A 32-year-old woman driving 75 miles per hour on I-15 in Utah on Sunday, Feb. 1, had to switch from the fast lane to the side of the road because she was about to give birth.
Devi Mariah Ostler of Mantua, Utah gave birth to a 9.9-pound baby boy on the side of the road just a minute after highway patrol troopers arrived to provide assistance.
According to the Deseret News, Ostler was driving her six-year-old son to her mother's house in North Ogden so he could play with his cousins when she felt the contractions coming. When the contractions didn't stop, she knew she was in labor and started driving herself calmly to the hospital.
"I knew the baby was coming and it doesn't help to panic," Ostler said. "So I just stayed calm and said, 'Well, if I deliver it on my own, then I deliver it on my own. If somebody gets here, somebody gets here. The baby is here. There's not much more I can do about it.'"
She was on the fast lane when her water broke, so she called 911 for help.
"Obviously the first issue was to get her off the road so she wouldn't deliver a baby while driving," said Brittney Chugg, the 911 dispatcher who received Ostler's call. "We knew. We just knew it was going to happen. There was going to be a baby on the side of the freeway right then."

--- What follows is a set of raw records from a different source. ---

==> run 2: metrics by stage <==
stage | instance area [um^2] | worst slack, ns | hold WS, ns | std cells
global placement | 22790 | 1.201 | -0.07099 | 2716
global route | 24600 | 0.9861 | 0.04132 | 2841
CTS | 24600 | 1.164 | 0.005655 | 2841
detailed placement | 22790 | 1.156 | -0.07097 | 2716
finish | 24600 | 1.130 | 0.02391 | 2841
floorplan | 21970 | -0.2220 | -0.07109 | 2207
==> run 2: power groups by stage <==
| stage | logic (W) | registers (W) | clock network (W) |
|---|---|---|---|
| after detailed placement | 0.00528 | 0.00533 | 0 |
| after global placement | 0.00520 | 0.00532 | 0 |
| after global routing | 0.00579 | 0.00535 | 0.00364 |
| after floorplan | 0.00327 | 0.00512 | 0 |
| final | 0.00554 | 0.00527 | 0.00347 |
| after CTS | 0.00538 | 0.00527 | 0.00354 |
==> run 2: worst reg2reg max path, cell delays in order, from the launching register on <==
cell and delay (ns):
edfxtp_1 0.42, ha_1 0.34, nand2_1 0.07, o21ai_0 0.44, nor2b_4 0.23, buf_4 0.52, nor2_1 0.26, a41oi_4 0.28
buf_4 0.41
### src/rtl/fat12_cluster_table_engine_unit_assert.svh
// Assertion helpers for the cluster table engine.
// All checks run on clk_i and are off while rst_ni is low.
`ifndef FAT12_CLUSTER_TABLE_ENGINE_UNIT_ASSERT_SVH
`define FAT12_CLUSTER_TABLE_ENGINE_UNIT_ASSERT_SVH

// Same-cycle implication.
`define FCT_ASSERT_NOW(lbl, ante, cons, msg) \
  lbl: assert property (@(posedge clk_i) disable iff (!rst_ni) (ante) |-> (cons)) \
    else $error(msg);

// Next-cycle implication.
`define FCT_ASSERT_NEXT(lbl, ante, cons, msg) \
  lbl: assert property (@(posedge clk_i) disable iff (!rst_ni) (ante) |=> (cons)) \
    else $error(msg);

`endif

### src/rtl/fct_pkg.sv
package fct_pkg;

  // Table geometry
  localparam int TableDepth   = 4096;
  localparam int EntryW       = 12;
  localparam int AddrW        = 28;
  localparam int CountW       = 13;
  localparam int MaxClusters  = 4096;
  localparam int SectorBytes  = 512;
  localparam int DirEntryBytes = 32;
  localparam int SectorShift  = $clog2(SectorBytes);
  localparam int RootShift    = $clog2(SectorBytes / DirEntryBytes);

  localparam logic [EntryW-1:0] TableLast   = EntryW'(TableDepth - 1);
  localparam logic [EntryW-1:0] EndOfChain  = 12'hFFF;
  localparam logic [EntryW-1:0] ChainEndMin = 12'hFF8;
  localparam logic [EntryW-1:0] ScanLimit   = 12'd4085;
  localparam logic [EntryW-1:0] FirstData   = 12'd2;
  localparam logic [CountW-1:0] MaxCount    = CountW'(MaxClusters);

  // Operation codes
  localparam logic [1:0] OpRead  = 2'd0;
  localparam logic [1:0] OpLoad  = 2'd1;
  localparam logic [1:0] OpAlloc = 2'd2;
  localparam logic [1:0] OpFree  = 2'd3;

  // Status codes
  localparam logic [1:0] StatusOk      = 2'd0;
  localparam logic [1:0] StatusInvalid = 2'd1;
  localparam logic [1:0] StatusCutOff  = 2'd2;

  // Register indexes
  localparam int CfgIdxW = 3;
  localparam logic [CfgIdxW-1:0] RegPartitionOffset = 3'd0;
  localparam logic [CfgIdxW-1:0] RegReservedSectors = 3'd1;
  localparam logic [CfgIdxW-1:0] RegFatCopies       = 3'd2;
  localparam logic [CfgIdxW-1:0] RegFatSectors      = 3'd3;
  localparam logic [CfgIdxW-1:0] RegRootEntries     = 3'd4;
  localparam logic [CfgIdxW-1:0] RegClusterSectors  = 3'd5;

  typedef struct packed {
    logic [1:0]        op;
    logic [EntryW-1:0] cluster;
    logic [EntryW-1:0] load_value;
  } in_item_t;

  typedef struct packed {
    logic [1:0]        status;
    logic [EntryW-1:0] cluster_out;
    logic [AddrW-1:0]  sector_address;
    logic [CountW-1:0] freed_count;
  } out_item_t;

  typedef struct packed {
    logic [27:0] partition_offset;
    logic [15:0] reserved_sectors;
    logic [2:0]  fat_copies;
    logic [3:0]  fat_sectors;
    logic [15:0] root_entries;
    logic [7:0]  cluster_sectors;
  } cfg_t;

  // Entry pair of cluster c must lie inside the FAT.
  function automatic logic cluster_valid(logic [EntryW-1:0] c, logic [3:0] fat_sectors);
    logic [12:0] need;
    logic [12:0] limit;
    need  = 13'(c) + 13'(c >> 1) + 13'd1;
    limit = 13'(13'(fat_sectors) << SectorShift);
    return (c >= FirstData) && (need < limit);
  endfunction

  function automatic logic walk_continues(logic [EntryW-1:0] c, logic [3:0] fat_sectors);
    return (c < ChainEndMin) && cluster_valid(c, fat_sectors);
  endfunction

endpackage

### src/rtl/fct_sector_unit.sv
module fct_sector_unit (
  input  logic                        clk_i,
  input  logic                        rst_ni,
  input  fct_pkg::cfg_t               cfg_i,
  input  logic                        start_i,
  input  logic [fct_pkg::EntryW-1:0]  cluster_i,
  output logic                        done_o,
  output logic [fct_pkg::AddrW-1:0]   addr_o
);

  logic [19:0]               prod_d, prod_q;
  logic [fct_pkg::AddrW-1:0] base_d, base_q;
  logic [6:0]                fat_area;
  logic                      low_d, low_q;
  logic                      stage_q;
  logic                      done_q;
  logic [fct_pkg::AddrW-1:0] addr_q;

  // Stage 1: cluster offset product and volume base.
  always_comb begin
    fat_area = 7'(cfg_i.fat_copies) * 7'(cfg_i.fat_sectors);
    prod_d   = 20'(cluster_i - fct_pkg::FirstData) * 20'(cfg_i.cluster_sectors);
    base_d   = cfg_i.partition_offset
             + 28'(cfg_i.reserved_sectors)
             + 28'(fat_area)
             + 28'(cfg_i.root_entries >> fct_pkg::RootShift);
    low_d    = cluster_i < fct_pkg::FirstData;
  end

  always_ff @(posedge clk_i or negedge rst_ni) begin
    if (!rst_ni) begin
      stage_q <= 1'b0;
      done_q  <= 1'b0;
    end else begin
      stage_q <= start_i;
      done_q  <= stage_q;
    end
  end

  always_ff @(posedge clk_i) begin
    if (start_i) begin
      prod_q <= prod_d;
      base_q <= base_d;
      low_q  <= low_d;
    end
    // Stage 2: final add, wraps to 28 bits.
    if (stage_q) begin
      addr_q <= low_q ? '0 : base_q + 28'(prod_q);
    end
  end

  assign done_o = done_q;
  assign addr_o = addr_q;

endmodule

### config.mk
export PLATFORM = sky130hd
export DESIGN_NAME = fct_sector_unit
export DESIGN_NICKNAME = d
export VERILOG_FILES = /design/src/rtl/fat12_cluster_table_engine_unit_assert.svh /design/src/rtl/fct_pkg.sv /design/src/rtl/fct_sector_unit.sv
export SDC_FILE = /design/constraint.sdc
export NUM_CORES = 1
export LEC_CHECK = 0
export BUFFER_PORTS_ARGS = -buffer_cell sky130_fd_sc_hd__clkbuf_2
export CAP_MARGIN = 30
export CORE_ASPECT_RATIO = 0.5
export CORE_UTILIZATION = 26
export DETAILED_ROUTE_END_ITERATION = 6
export PLACE_DENSITY = 0.48
export SKIP_LAST_GASP = 1
export SYNTH_ARGS = -nofsm -noshare
export SYNTH_HDL_FRONTEND = slang
export SYNTH_SLANG_ARGS = --single-unit
### constraint.sdc
create_clock -name clk_i -period 3.47 [get_ports clk_i]
set_input_delay 0.5205 -clock clk_i [delete_from_list [all_inputs] [get_ports clk_i]]
set_output_delay 0.5205 -clock clk_i [all_outputs]
set_load 0.01 [all_outputs]
==> results.tsv <==
stage	metric	value	unit
setup_path	crit_type	in -> reg	
power_and_ir_drop	p_total	8270	uW
clocking	numCtsBuffers	9	
synth	syn_nets	1203	
drt	drt_wl_total	21300	um
status	outcome	finished with violations	
timing	worstMarginPinSlew	907	ps
setup_path	crit_path_end_kind	flop	
timing	fin_crit	5220	ps
synth	syn_area	9080	um2
synth	yosys.area.top_type_share	25.5	%
power_and_ir_drop	combPwrFrac	67.1	%
setup_path	crit_path_max_fanout	5	
global_route	antenna_found_initial	0	
setup_path	crit_arrival	5310	ps
power_and_ir_drop	seqPwrFrac	20.8	%
synth	yosysMostFrequentCell	inv_1	
floorplan	core	33700	um2
synth	synthTopCellsByCount	inv_1, fa_1, ha_1, edfxtp_1, nand2_1	
cells_and_area	drive_gt1_share	32.1	%
timing	slew_violations	0	
global_route	grt_first_pass_wirelength	35500	um
placement	dp_hpwl	18400	um
timing	maxSlewHeadroom	39.5	%
clocking	cts-root-buf	clkbuf_16	
synth	synthArstFlopShare	2.53	%
timing	hold_slack	486	ps
synth	synth-seq-cells	79	
drt	viasPerCell	4.14	
synth	yosys_warnings	0	
timing	setup_viol	30	
synth	ys_seq_area_share	26.0	%
power_and_ir_drop	p_int	4930	uW
clocking	clkSinkCount	79	
synth	synth_edf_count	77	
clocking	cts_tree	built	
timing	period_share	150	%
hold_path	holdCritPathClass	in -> reg	
power_and_ir_drop	p_per_area	671	nW/um2
synth	yosysUniqueCellTypes	55	
floorplan	ioPinCount	119	
timing	finClkSkew	10.5	ps
drt	wl_per_cell	13.1	um
cells_and_area	antenna_cells	0	
setup_path	worst_setup_path_start_kind	input port	
timing	rsz0062_at_grt	yes	
power_and_ir_drop	swShare	40.4	%
synth	synth.avg_cell_area	9.94	um2
setup_path	required	3560	ps
clocking	clock_latency	340	ps
placement	port_buffers	114	
drt	antenna_left	0	
cells_and_area	area_growth	35.6	%
synth	synthCells	914	
floorplan	dieArea	35700	um2
floorplan	die_h	134	um
drt	num_vias	6751	
cells_and_area	layout.nets	1448	
clocking	clk_pin_slew	60	ps
status	violations	negative setup slack	
floorplan	num_rows	47	
synth	synth_area_leaders	edfxtp_1, fa_1, ha_1	
synth	ys.flop_type	edfxtp_1	
clocking	htreeDepth	3	
timing	hold_viol	0	
cells_and_area	final_util	36.6	%
global_route	grt-ovfl-total	0	
floorplan	initial_core_util	27.0	%
global_route	grt_use_total	12.3	%
synth	yosysTopAreaCell	edfxtp_1	
global_route	grt_pass1_vias	7151	
power_and_ir_drop	p_sw	3340	uW
global_route	grt_max_degree	35	
timing	fin_setup_tns	-22630	ps
drt	drtIter0Drc	245	
timing	fmax	0.192	GHz
timing	fin_ws	-1750	ps
power_and_ir_drop	ir_worst_vdd	298	uV
floorplan	fp.dieW	266	um
run	cap_violations	0	
drt	drt_pass1_iterations	4	
power_and_ir_drop	clkPwrFrac	12.2	%
clocking	clockBufferDepth	2	
placement	place_congestion	0.832	
power_and_ir_drop	p_leak	0.00578	uW
drt	drc	0	
## per-stage QoR
| stage | std cells | cell area, um2 | setup WS (ps) |
|---|---|---|---|
| final | 1629 | 12300 | -1750 |
| after global routing | 1629 | 12300 | -1970 |
| after CTS | 1620 | 12000 | -1720 |
| after detailed placement | 1593 | 11500 | -2290 |
| after global placement | 1591 | 11400 | -2240 |
| after floorplan | 914 | 9480 | -1920 |
## critical path, cell delays in order
cell,delay [ps]
buf_6,90
or3_4,390
nor2_4,150
nand2_4,100
nor3_4,220
xor2_4,250
buf_6,130
nand2_2,40
fa_1,490
inv_2,40
fa_1,470
fa_1,530
inv_2,40
fa_1,510
inv_2,50
ha_4,150
and2_4,150
a31o_4,200
a41oi_4,180
a21oi_2,90
buf_4,150
a21o_1,160
a21oi_2,120
xnor2_1,90
## state kept, by name (all words and copies together) (netlist names)
register  cells
addr_o       28
base_q       28
done_o        1
low_q         1
prod_q       20
stage_q       1
## power groups by stage
stage / sequential [uW] / clock, uW / combinational [uW]
2_1_floorplan: 1750 / 0 / 3440
3_3_place_gp: 1740 / 0 / 5050
3_5_place_dp: 1740 / 0 / 5090
4_1_cts: 1730 / 1030 / 5280
5_1_grt: 1760 / 1070 / 6280
6_report: 1720 / 1010 / 5550
## cell families (layout without fill, tap and decap cells)
family          count (synthesis)  after routing  synth area share (%)
flops                          79             79                  26.0
xor+xnor                       68             68                  6.56
fa+ha+maj                     199            199                  36.1
buf+inv                       188            438                  7.77
mux                             3              3                 0.372
compound gates                129            129                  9.57
simple gates                  248            248                  13.6
## routing by layer
layer	part of all wire, %	vias to the layer above	track usage [%]
li1	-	3475	-
met1	51	3210	17.6
met2	46	53	19.9
met3	2.0	13	1.47
met4	0.98	0	2.55
met5	0	-	0
## layout by cell type, fill, tap and decap left out, types with 16 or more instances in the layout
| cell type | Yosys | layout |
|---|---|---|
| inv_1 | 176 | 156 |
| buf_4 | 0 | 118 |
| fa_1 | 105 | 104 |
| clkbuf_2 | 0 | 102 |
| ha_1 | 94 | 86 |
| edfxtp_1 | 77 | 77 |
| nand2_1 | 72 | 57 |
| and2_1 | 54 | 53 |
| xnor2_1 | 47 | 40 |
| nor2_1 | 44 | 36 |
| a21oi_1 | 39 | 30 |
| nor2b_1 | 23 | 21 |
| buf_6 | 0 | 19 |
| inv_2 | 0 | 18 |
| xor2_1 | 21 | 16 |
## timing repair
item                       CTS  global route
cloned                       0             0
hold buffers                 1             0
resized for setup           42            63
pin swaps                   33            34
hold endpoints to repair     2             0
setup endpoints to repair   32            34
buffers inserted            10            10
## worst paths after layout
| kind | cells past startpoint | from | slack (ps) | endpoint |
|---|---|---|---|---|
| setup / recovery | 24 | cluster_i[5] | -1750 | prod_q[17] |
| hold / removal | 2 | cfg_i[73] | 490 | base_q[26] |
| setup reg to reg | 10 | prod_q[0] | 550 | addr_o[26] |
| hold reg to reg | 2 | base_q[27] | 650 | addr_o[27] |
| max in group asynchronous | 2 | rst_ni | 2850 | stage_q |
| min in group asynchronous | 2 | rst_ni | 520 | done_o |
## layout make-up
type	count	area (um2)
fillers	3373	21400
multi-input cells	647	6660
flip-flops and latches	79	2360
repair buffers	246	1730
inverters	176	671
well taps	465	582
clock buffers	10	229
clock inverters	6	85.1
Power figures use the tool's default switching activity.
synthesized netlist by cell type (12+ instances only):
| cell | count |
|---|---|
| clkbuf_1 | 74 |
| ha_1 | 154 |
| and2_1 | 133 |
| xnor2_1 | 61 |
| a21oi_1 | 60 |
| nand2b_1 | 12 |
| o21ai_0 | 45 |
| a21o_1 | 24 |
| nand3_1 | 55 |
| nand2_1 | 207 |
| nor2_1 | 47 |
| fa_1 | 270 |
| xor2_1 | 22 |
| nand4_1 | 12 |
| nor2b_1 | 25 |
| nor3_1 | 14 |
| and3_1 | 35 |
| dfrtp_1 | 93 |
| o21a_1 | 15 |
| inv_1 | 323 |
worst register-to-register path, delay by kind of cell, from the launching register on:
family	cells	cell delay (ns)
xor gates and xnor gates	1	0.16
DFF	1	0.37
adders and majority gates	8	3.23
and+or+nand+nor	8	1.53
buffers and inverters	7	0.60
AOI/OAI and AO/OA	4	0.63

Police chief Jean Loveland from the nearby town of Willard and Utah Highway Patrol Trooper Josh Carr raced to Ostler's location. By the time they arrived, Ostler was dilated to a 10, unable to move.
The responders had just enough time to place a sterile sheet under Ostler so the baby would be born into something clean. Just a minute and a half before the police arrived, Ostler delivered a baby boy right on the side of the road on the shoulder of the highway just a little bit past the Willard exit. Her baby was supposed to be due in two days.
Ostler had not yet given a name to the baby as of Sunday. She was unable to find out ahead of time whether it was a boy or a girl. Both mother and baby were flown to the Brigham City hospital some 60 miles north of Salt Lake City.
Highway Patrol Trooper Jalaine Hawkes said roadside births occasionally happen in Utah, especially in rural areas where it takes longer to get to the hospital. Patrol troopers are equipped with a delivery kit and trained in situations like this. When the delivery is successful, it's a cause for celebration for everybody.
Despite being an EMT for 14 years, Carr said he considers this one of the most satisfying moments of his career and places it up there with the experience of seeing his own children being born.
"They tell you to be prepared to take a life and give life. Thank goodness this was one of the two I had the opportunity to do," he said. "To train for it, there is no training. They tell you how to do it. But... the only way you're going to learn is to actually do it."